Work required: Exactly reproduce the lines beginning with the line that includes "irq <= |(chg_flags & irq_mask);" and ending with the last line of the data.

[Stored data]
--- config.mk ---
export PLATFORM = sky130hd
export DESIGN_NAME = axi_lite_cmd_master
export DESIGN_NICKNAME = d
export VERILOG_FILES = /design/src/rtl/axi_lite_cmd_master.sv
export SDC_FILE = /design/constraint.sdc
export NUM_CORES = 1
export LEC_CHECK = 0
export ABC_AREA = 1
export CORE_MARGIN = 4
export CORE_UTILIZATION = 35
export CTS_BUF_LIST = sky130_fd_sc_hd__clkbuf_8
export DETAILED_ROUTE_END_ITERATION = 16
export PLACE_DENSITY = 0.76
export SLEW_MARGIN = 20
export SYNTH_ARGS = -nofsm -noshare
export SYNTH_HDL_FRONTEND = slang
export SYNTH_SLANG_ARGS = --single-unit
--- constraint.sdc ---
create_clock -name M_AXI_ACLK -period 6.5 [get_ports M_AXI_ACLK]
set_input_delay 1.625 -clock M_AXI_ACLK [delete_from_list [all_inputs] [get_ports M_AXI_ACLK]]
set_output_delay 1.625 -clock M_AXI_ACLK [all_outputs]
set_load 0.02 [all_outputs]
[src/rtl/ram_stream_reader_if.sv]
// RAM read port plus output stream bundle for ram_stream_reader.
interface ram_stream_reader_if #(
  parameter int CAddrLen = 8,
  parameter int CDataLen = 16
);
  logic [CAddrLen-1:0] ARamAddrRd;
  logic [CDataLen-1:0] ARamMiso;
  logic [CDataLen-1:0] AStrmData;
  logic                AStrmVld;
  logic                AStrmRdy;

  // Stream handshake: a word moves on a rising AClkH edge with AClkHEn=1 when
  // AStrmVld and AStrmRdy are both high. Once AStrmVld rises, the master keeps
  // AStrmVld high and AStrmData unchanged until that transfer happens;
  // AStrmVld never depends on AStrmRdy.
  modport master (
    output ARamAddrRd,
    input  ARamMiso,
    output AStrmData,
    output AStrmVld,
    input  AStrmRdy
  );

  modport slave (
    input  ARamAddrRd,
    output ARamMiso,
    input  AStrmData,
    input  AStrmVld,
    output AStrmRdy
  );
endinterface

[src/rtl/ram_stream_reader.sv]
// Read-side DMA engine: walks a block of RAM addresses through a RAM with a
// registered read address, buffers returned words in a 3-entry FIFO and
// presents them on a valid/ready stream.
module ram_stream_reader #(
  parameter int CAddrLen = 8,
  parameter int CDataLen = 16
) (
  input  logic                AClkH,
  input  logic                AResetB,
  input  logic                AClkHEn,
  input  logic                AStart,
  input  logic [CAddrLen-1:0] AStartAddr,
  input  logic [CAddrLen:0]   ALen,
  output logic                ABusy,
  output logic                ADone,
  output logic [1:0]          ADbgState,
  ram_stream_reader_if.master Bus
);

  typedef enum logic [1:0] {
    S_IDLE  = 2'd0,
    S_RUN   = 2'd1,
    S_DRAIN = 2'd2,
    S_DONE  = 2'd3
  } state_t;

  localparam logic [CAddrLen-1:0] AddrOne = 1;
  localparam logic [CAddrLen:0]   LenOne  = 1;

  state_t              state_q;
  logic [CAddrLen-1:0] addr_q;
  logic [CAddrLen:0]   remain_q;
  logic                in_flight_q;
  logic                in_flight_d;
  logic                busy_q;
  logic                done_q;

  // FIFO storage and bookkeeping
  logic [CDataLen-1:0] mem_q [3];
  logic [1:0]          wr_ptr_q;
  logic [1:0]          wr_ptr_d;
  logic [1:0]          rd_ptr_q;
  logic [1:0]          rd_ptr_d;
  logic [1:0]          count_q;
  logic [1:0]          count_d;

  logic                vld;
  logic                push;
  logic                pop;
  logic                issue;
  logic [2:0]          occupancy;

  assign vld  = (count_q != 2'd0);
  assign pop  = vld & Bus.AStrmRdy;
  // The word for a read issued last enabled cycle is on ARamMiso now.
  assign push = in_flight_q;

  // Slots already spoken for: buffered words plus the one still in the RAM.
  assign occupancy = {1'b0, count_q} + {2'b00, in_flight_q};

  // Issue only if the returning word is guaranteed a free FIFO slot.
  assign issue       = (state_q == S_RUN) && (remain_q != '0) && (occupancy < 3'd3);
  assign in_flight_d = issue;

  assign Bus.ARamAddrRd = addr_q;
  assign Bus.AStrmVld   = vld;
  assign Bus.AStrmData  = vld ? mem_q[rd_ptr_q] : '0;

  assign ABusy     = busy_q;
  assign ADone     = done_q;
  assign ADbgState = state_q;

  // Next FIFO occupancy and pointer values (simultaneous push/pop keeps count)
  always_comb begin
    count_d  = count_q;
    wr_ptr_d = wr_ptr_q;
    rd_ptr_d = rd_ptr_q;
    if (push && !pop) begin
      count_d = count_q + 2'd1;
    end else if (!push && pop) begin
      count_d = count_q - 2'd1;
    end
    if (push) begin
      wr_ptr_d = (wr_ptr_q == 2'd2) ? 2'd0 : wr_ptr_q + 2'd1;
    end
    if (pop) begin
      rd_ptr_d = (rd_ptr_q == 2'd2) ? 2'd0 : rd_ptr_q + 2'd1;
    end
  end

  // Control FSM: address walk, remaining count, in-flight flag, busy/done flags
  always_ff @(posedge AClkH or negedge AResetB) begin
    if (!AResetB) begin
      state_q     <= S_IDLE;
      addr_q      <= '0;
      remain_q    <= '0;
      in_flight_q <= 1'b0;
      busy_q      <= 1'b0;
      done_q      <= 1'b0;
    end else if (AClkHEn) begin
      in_flight_q <= in_flight_d;
      done_q      <= 1'b0;
      case (state_q)
        S_IDLE: begin
          if (AStart) begin
            addr_q   <= AStartAddr;
            remain_q <= ALen;
            busy_q   <= 1'b1;
            if (ALen == '0) begin
              state_q <= S_DONE;
              done_q  <= 1'b1;
            end else begin
              state_q <= S_RUN;
            end
          end
        end
        S_RUN: begin
          if (issue) begin
            addr_q   <= addr_q + AddrOne;
            remain_q <= remain_q - LenOne;
            if (remain_q == LenOne) begin
              state_q <= S_DRAIN;
            end
          end
        end
        S_DRAIN: begin
          // Leave on the edge where the last word drains, so ADone follows
          // immediately in the next enabled cycle.
          if (!in_flight_d && (count_d == 2'd0)) begin
            state_q <= S_DONE;
            done_q  <= 1'b1;
          end
        end
        S_DONE: begin
          state_q <= S_IDLE;
          busy_q  <= 1'b0;
        end
        default: begin
          state_q <= S_IDLE;
          busy_q  <= 1'b0;
        end
      endcase
    end
  end

  // FIFO: capture returning RAM words, advance pointers and occupancy
  always_ff @(posedge AClkH or negedge AResetB) begin
    if (!AResetB) begin
      count_q  <= 2'd0;
      wr_ptr_q <= 2'd0;
      rd_ptr_q <= 2'd0;
      for (int i = 0; i < 3; i++) begin
        mem_q[i] <= '0;
      end
    end else if (AClkHEn) begin
      count_q  <= count_d;
      wr_ptr_q <= wr_ptr_d;
      rd_ptr_q <= rd_ptr_d;
      if (push) begin
        mem_q[wr_ptr_q] <= Bus.ARamMiso;
      end
    end
  end

endmodule
<file path="config.mk">
export PLATFORM = sky130hd
export DESIGN_NAME = board_io_mmio
export DESIGN_NICKNAME = d
export VERILOG_FILES = /design/src/rtl/board_io_pkg.sv /design/src/rtl/sw_debounce.sv /design/src/rtl/board_io_mmio.sv
export SDC_FILE = /design/constraint.sdc
export NUM_CORES = 1
export LEC_CHECK = 0
export CORE_ASPECT_RATIO = 2
export CORE_MARGIN = 2
export CORE_UTILIZATION = 39
export CTS_CLUSTER_DIAMETER = 120
export DETAILED_ROUTE_END_ITERATION = 8
export GPL_TIMING_DRIVEN = 0
export PLACE_DENSITY = 0.83
export SYNTH_ARGS = -nofsm -noshare
export SYNTH_HDL_FRONTEND = slang
export SYNTH_HIERARCHICAL = 1
export SYNTH_SLANG_ARGS = --single-unit
</file>
<file path="constraint.sdc">
create_clock -name clk -period 1.3 [get_ports clk]
set_clock_uncertainty 0.1 [all_clocks]
set_input_delay 0.39 -clock clk [delete_from_list [all_inputs] [get_ports clk]]
set_output_delay 0.39 -clock clk [all_outputs]
set_load 0.05 [all_outputs]
</file>
<file path="src/rtl/board_io_pkg.sv">
// Shared constants for the board I/O MMIO peripheral: register word indices,
// bus data width and the debounce counter sizing helper.
package board_io_pkg;

    localparam int DATA_W = 32;

    localparam logic [1:0] REG_SW   = 2'd0;
    localparam logic [1:0] REG_LED  = 2'd1;
    localparam logic [1:0] REG_CHG  = 2'd2;
    localparam logic [1:0] REG_MASK = 2'd3;

    function automatic int cnt_width(input int cycles);
        return (cycles < 1) ? 1 : $clog2(cycles + 1);
    endfunction

endpackage

</file>
<file path="src/rtl/sw_debounce.sv">
// One switch channel: 2-flop synchroniser, stability counter, debounced state
// and a single-cycle change pulse when a new level is accepted.
module sw_debounce
    import board_io_pkg::*;
#(
    parameter int DEBOUNCE_CYCLES = 4
) (
    input  logic clk,
    input  logic reset,
    input  logic pin,
    output logic state,
    output logic chg
);

    localparam int CW = cnt_width(DEBOUNCE_CYCLES);
    localparam logic [CW-1:0] LAST = CW'(DEBOUNCE_CYCLES - 1);

    logic          meta;
    logic          sync;
    logic [CW-1:0] cnt;

    always_ff @(posedge clk or negedge reset) begin
        if (!reset) begin
            meta  <= 1'b0;
            sync  <= 1'b0;
            state <= 1'b0;
            cnt   <= '0;
            chg   <= 1'b0;
        end else begin
            meta <= pin;
            sync <= meta;
            chg  <= 1'b0;
            // any cycle where the synced level matches the state restarts the count
            if (sync == state) begin
                cnt <= '0;
            end else if (cnt == LAST) begin
                state <= sync;
                cnt   <= '0;
                chg   <= 1'b1;
            end else begin
                cnt <= cnt + 1'b1;
            end
        end
    end

endmodule

</file>
<file path="src/rtl/board_io_mmio.sv">
// Memory-mapped board I/O: debounced switches with W1C change flags, LED register.
// Optional interrupt and IRQ_MASK register are built when BOARD_IO_IRQ_EN is defined.
module board_io_mmio
    import board_io_pkg::*;
#(
    parameter int SW_W            = 3,
    parameter int LED_W           = 4,
    parameter int DEBOUNCE_CYCLES = 4
) (
    input  logic              clk,
    input  logic              reset,
    input  logic [SW_W-1:0]   sw_pin,
    output logic [LED_W-1:0]  led,
    input  logic [3:0]        addr,
    input  logic [DATA_W-1:0] wdata,
    input  logic              we,
    input  logic              re,
    output logic [DATA_W-1:0] rdata
`ifdef BOARD_IO_IRQ_EN
    ,
    output logic              irq
`endif
);

    logic [SW_W-1:0]   sw_state;
    logic [SW_W-1:0]   chg;
    logic [SW_W-1:0]   chg_flags;
    logic [SW_W-1:0]   chg_clr;
    logic [1:0]        wsel;
    logic [DATA_W-1:0] rd_mux;
    logic              unused_bits;

    assign wsel        = addr[3:2];
    assign unused_bits = ^{addr[1:0], wdata};

    for (genvar i = 0; i < SW_W; i++) begin : g_sw
        sw_debounce #(
            .DEBOUNCE_CYCLES(DEBOUNCE_CYCLES)
        ) u_db (
            .clk   (clk),
            .reset (reset),
            .pin   (sw_pin[i]),
            .state (sw_state[i]),
            .chg   (chg[i])
        );
    end

`ifdef BOARD_IO_IRQ_EN
    logic [SW_W-1:0] irq_mask;
`endif

    always_comb begin
        chg_clr = (we && wsel == REG_CHG) ? wdata[SW_W-1:0] : '0;
    end

    always_comb begin
        rd_mux = '0;
        case (wsel)
            REG_SW:   rd_mux[SW_W-1:0]  = sw_state;
            REG_LED:  rd_mux[LED_W-1:0] = led;
            REG_CHG:  rd_mux[SW_W-1:0]  = chg_flags;
            default: begin
`ifdef BOARD_IO_IRQ_EN
                rd_mux[SW_W-1:0] = irq_mask;
`endif
            end
        endcase
    end

    always_ff @(posedge clk or negedge reset) begin
        if (!reset) begin
            led       <= '0;
            chg_flags <= '0;
            rdata     <= '0;
        end else begin
            if (we && wsel == REG_LED) begin
                led <= wdata[LED_W-1:0];
            end
            // a set pulse in the same cycle as a W1C clear takes priority
            chg_flags <= (chg_flags & ~chg_clr) | chg;
            if (re) begin
                rdata <= rd_mux;
            end
        end
    end

`ifdef BOARD_IO_IRQ_EN
    always_ff @(posedge clk or negedge reset) begin
        if (!reset) begin
            irq_mask <= '0;
            irq      <= 1'b0;
        end else begin
            if (we && wsel == REG_MASK) begin
                irq_mask <= wdata[SW_W-1:0];
            end
            irq <= |(chg_flags & irq_mask);
        end
    end
`endif

endmodule

</file>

Response to the exercise:
            irq <= |(chg_flags & irq_mask);
        end
    end
`endif

endmodule

</file>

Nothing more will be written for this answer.